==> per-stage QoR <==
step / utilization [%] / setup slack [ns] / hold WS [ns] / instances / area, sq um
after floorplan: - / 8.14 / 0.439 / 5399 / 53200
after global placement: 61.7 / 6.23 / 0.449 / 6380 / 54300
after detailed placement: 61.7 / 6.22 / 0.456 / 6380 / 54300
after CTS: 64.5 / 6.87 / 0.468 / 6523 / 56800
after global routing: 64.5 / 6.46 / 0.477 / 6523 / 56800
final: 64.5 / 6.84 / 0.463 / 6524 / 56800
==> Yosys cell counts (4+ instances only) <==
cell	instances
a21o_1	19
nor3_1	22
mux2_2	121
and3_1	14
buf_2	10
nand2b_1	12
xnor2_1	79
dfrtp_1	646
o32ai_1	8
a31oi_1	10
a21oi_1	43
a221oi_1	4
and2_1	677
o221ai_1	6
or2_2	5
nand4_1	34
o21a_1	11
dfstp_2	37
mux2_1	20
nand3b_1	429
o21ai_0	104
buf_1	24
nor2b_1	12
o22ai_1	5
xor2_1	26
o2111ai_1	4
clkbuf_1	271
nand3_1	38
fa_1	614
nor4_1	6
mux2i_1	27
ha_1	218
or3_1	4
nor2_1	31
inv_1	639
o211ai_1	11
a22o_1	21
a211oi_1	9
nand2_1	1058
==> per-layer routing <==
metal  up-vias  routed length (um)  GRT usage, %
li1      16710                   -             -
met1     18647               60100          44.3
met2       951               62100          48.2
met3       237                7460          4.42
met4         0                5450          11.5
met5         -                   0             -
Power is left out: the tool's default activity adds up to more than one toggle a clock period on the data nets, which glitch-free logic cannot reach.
[src/hdl/rctd_edge.sv]
// ----------------------------------------------------------------------------
// rctd_edge: edge tracking, pulse classification and frame store
// keeps the last level and edge time, appends classified bits, spots markers
// ----------------------------------------------------------------------------
module rctd_edge
	import rctd_pkg::*;
(
	input  logic              clk,
	input  logic              arst_n,
	input  cfg_regs_t         cfg,
	input  logic              fire,
	input  logic [TIME_W-1:0] capture_time,
	input  logic              signal_level,
	output edge_info_t        info
);

	logic                level_q;
	logic [TIME_W-1:0]   edge_time_q;
	logic [FRAME_W-1:0]  frame_q;
	logic [COUNT_W-1:0]  count_q;

	logic              changed;
	logic [TIME_W-1:0] diff;
	logic              is_zero;
	logic              is_one;
	logic              append;
	logic              marker;

	always_comb begin
		changed = signal_level != level_q;
		diff    = capture_time - edge_time_q;
		is_zero = (diff > cfg.zero_width_min) && (diff < cfg.zero_width_max);
		is_one  = (diff > cfg.one_width_min) && (diff < cfg.one_width_max);
		append  = changed && !signal_level && (is_zero || is_one);
		marker  = changed && signal_level && (diff > cfg.minute_gap_min);
	end

	always_ff @(posedge clk or negedge arst_n) begin
		if (!arst_n) begin
			level_q     <= 1'b0;
			edge_time_q <= '0;
			frame_q     <= '0;
			count_q     <= '0;
		end else if (fire && changed) begin
			level_q     <= signal_level;
			edge_time_q <= capture_time;
			if (marker) begin
				frame_q <= '0;
				count_q <= '0;
			end else if (append) begin
				// zero window wins when both match
				frame_q[count_q[POS_W-1:0]] <= !is_zero;
				if (count_q != COUNT_MAX)
					count_q <= count_q + 7'd1;
			end
		end
	end

	assign info.marker = marker;
	assign info.frame  = frame_q;
	assign info.count  = count_q;

endmodule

....................

**Required action:**
Find the string "after" in the entries above and return each line that holds it.

**Exercise solution:**
after floorplan: - / 8.14 / 0.439 / 5399 / 53200
after global placement: 61.7 / 6.23 / 0.449 / 6380 / 54300
after detailed placement: 61.7 / 6.22 / 0.456 / 6380 / 54300
after CTS: 64.5 / 6.87 / 0.468 / 6523 / 56800
after global routing: 64.5 / 6.46 / 0.477 / 6523 / 56800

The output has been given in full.